本展は最近の3つの個展「Dog, Bus, Palm Tree」The Box、ロサンゼルス(2011)と「Nothing Related, but Something could be Associated」Yerba Buena Center for the Arts,、サンフランシスコ(2010)、「Random Hours, Several Locations」 YYZ Artist’s Outlet, トロント(2010)より作品を厳選し、新たに再構成します。また会期中には数回、展示替えが行われる予定であり、同一作品群が別々の見えをもった新しい 展示として生まれ変わります。
タイトルである「in a place between snow balls and stones - 雪玉と石のあいだにある場所で」は今展の主要な出品作である「Someone's junk is someone else's treasure」(だれかのガラクタはだれかの宝もの)を参照にします。
この映像は田中自身がフリーマーケットのブースを借り、近所で簡単に拾い集められる椰子の葉を並べて販売しようとする様子の記録です。ロサンゼルスでは風の強い日には椰子の葉がよく落ちていて、地元の人たちは雪かきをするように椰子の葉を片付ける必要があるそうです。こんなことをするきっかけには日米の2つの歴史的な作品があります。
一つはデヴィッド ハモンズの「雪玉セール」(1983)であり、ハモンズは雪降るニューヨークの路上で雪玉を並べて販売しました。もう一つは、つげ義春の漫画「無能の人」 (1985)の名場面で失業した主人公は川原で拾った「変わった形の石」を並べて販売し物思いのに耽るのでした。
誰でもが容易に手に入れることのできる (無用な)ものを売るという行為。その行為を通して、ものの価値が問われます。私たちはなにに対価を払うのでしょうか。アイデアや行為に価値を求めるの か、ものに価値を求めるのか。これらの営みは似ていながらもまったく反目するのかもしれません。
現在ロスで活動する作家は自身がその間を自由に往来する人です。フリマでの様々なお客さまとのやりとりを通じて、堅牢なものとさっと消え行くもの。機能することと役立たず。何かを作り出すことと何も作らずにただ見出すこと。それらを考えながら話し、やりとりをすることでその思索自体を販売していたとも言えるのかもしれません。雪玉と石の間に随分と豊かなアイデア が貯蔵されているものです。
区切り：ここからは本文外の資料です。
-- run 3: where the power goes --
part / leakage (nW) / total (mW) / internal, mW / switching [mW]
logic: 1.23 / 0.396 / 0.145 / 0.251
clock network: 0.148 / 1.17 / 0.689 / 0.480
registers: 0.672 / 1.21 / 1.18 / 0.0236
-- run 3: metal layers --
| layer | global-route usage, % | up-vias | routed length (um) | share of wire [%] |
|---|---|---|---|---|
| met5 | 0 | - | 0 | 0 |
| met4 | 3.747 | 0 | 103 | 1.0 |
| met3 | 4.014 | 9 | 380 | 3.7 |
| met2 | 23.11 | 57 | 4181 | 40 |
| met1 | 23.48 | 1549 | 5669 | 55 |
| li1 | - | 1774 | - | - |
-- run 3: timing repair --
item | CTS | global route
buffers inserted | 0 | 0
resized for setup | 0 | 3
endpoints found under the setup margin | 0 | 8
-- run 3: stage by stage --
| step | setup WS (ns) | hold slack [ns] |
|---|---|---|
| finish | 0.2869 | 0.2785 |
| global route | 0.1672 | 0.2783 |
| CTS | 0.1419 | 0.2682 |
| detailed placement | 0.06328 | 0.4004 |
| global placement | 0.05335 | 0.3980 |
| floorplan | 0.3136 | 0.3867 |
### config.mk
export PLATFORM = sky130hd
export DESIGN_NAME = c_comment_stripper_flat
export DESIGN_NICKNAME = d
export VERILOG_FILES = /design/src/rtl/ccs_pkg.sv /design/src/rtl/ccs_in_if.sv /design/src/rtl/ccs_out_if.sv /design/src/rtl/ccs_lexer.sv /design/src/rtl/ccs_out_q.sv /design/src/rtl/c_comment_stripper.sv /design/src/flat_wrapper.sv
export SDC_FILE = /design/constraint.sdc
export NUM_CORES = 1
export LEC_CHECK = 0
export ABC_AREA = 1
export BUFFER_PORTS_ARGS = -buffer_cell sky130_fd_sc_hd__buf_2
export CORE_ASPECT_RATIO = 0.6
export CORE_MARGIN = 8
export CORE_UTILIZATION = 45
export CTS_CLUSTER_SIZE = 40
export DETAILED_ROUTE_END_ITERATION = 8
export SLEW_MARGIN = 20
export SYNTH_ARGS = -nofsm -noshare
export SYNTH_HDL_FRONTEND = slang
export SYNTH_SLANG_ARGS = --single-unit
### constraint.sdc
create_clock -name clk -period 3.15 [get_ports clk]
set_input_delay 0.4725 -clock clk [delete_from_list [all_inputs] [get_ports clk]]
set_output_delay 0.4725 -clock clk [all_outputs]
set_load 0.005 [all_outputs]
本展では他にトーストにチーズを載せて焼くけど毎朝一度だって同じだったことは無い写真「Everyday statement (cheese toast)」(2010)、アルミの型にに仕込んだゼリーが冬の外気で凝固するまで公園で過ごしたときの写真「I spend Time in a Park Until the Jell-O Chilled out」(2010)なども発表致します。
1975年 栃木県生まれ、京都在住。
アーティストとして活動し、ARTISTS' GUILDと基礎芸術に参加/協働する。近年は出来事の組織化や集団による営み、その記録に興味を持ち、それにまつわる制作活動を行っている。2013年、第55回ヴェネツィア・ビエンナーレ国際美術展の日本館における展示で特別表彰を受賞、2015年にはドイツ銀行のアーティスト・オブ・ザ・イヤーに選出される。プロジェクトの記録や過去のテキストを再録した書籍に、『Precarious Practice』(Hatje Cantz、2015年)、『必然的にばらばらなものが生まれてくる』(武蔵野美術大学出版局、2014年)、『質問するその1(2009 - 2013)』(ART iT、2013年)、『Abstract Speaking - Sharing uncertainty and collective acts』(NERO Magazine、国際交流基金、2013年)などがある。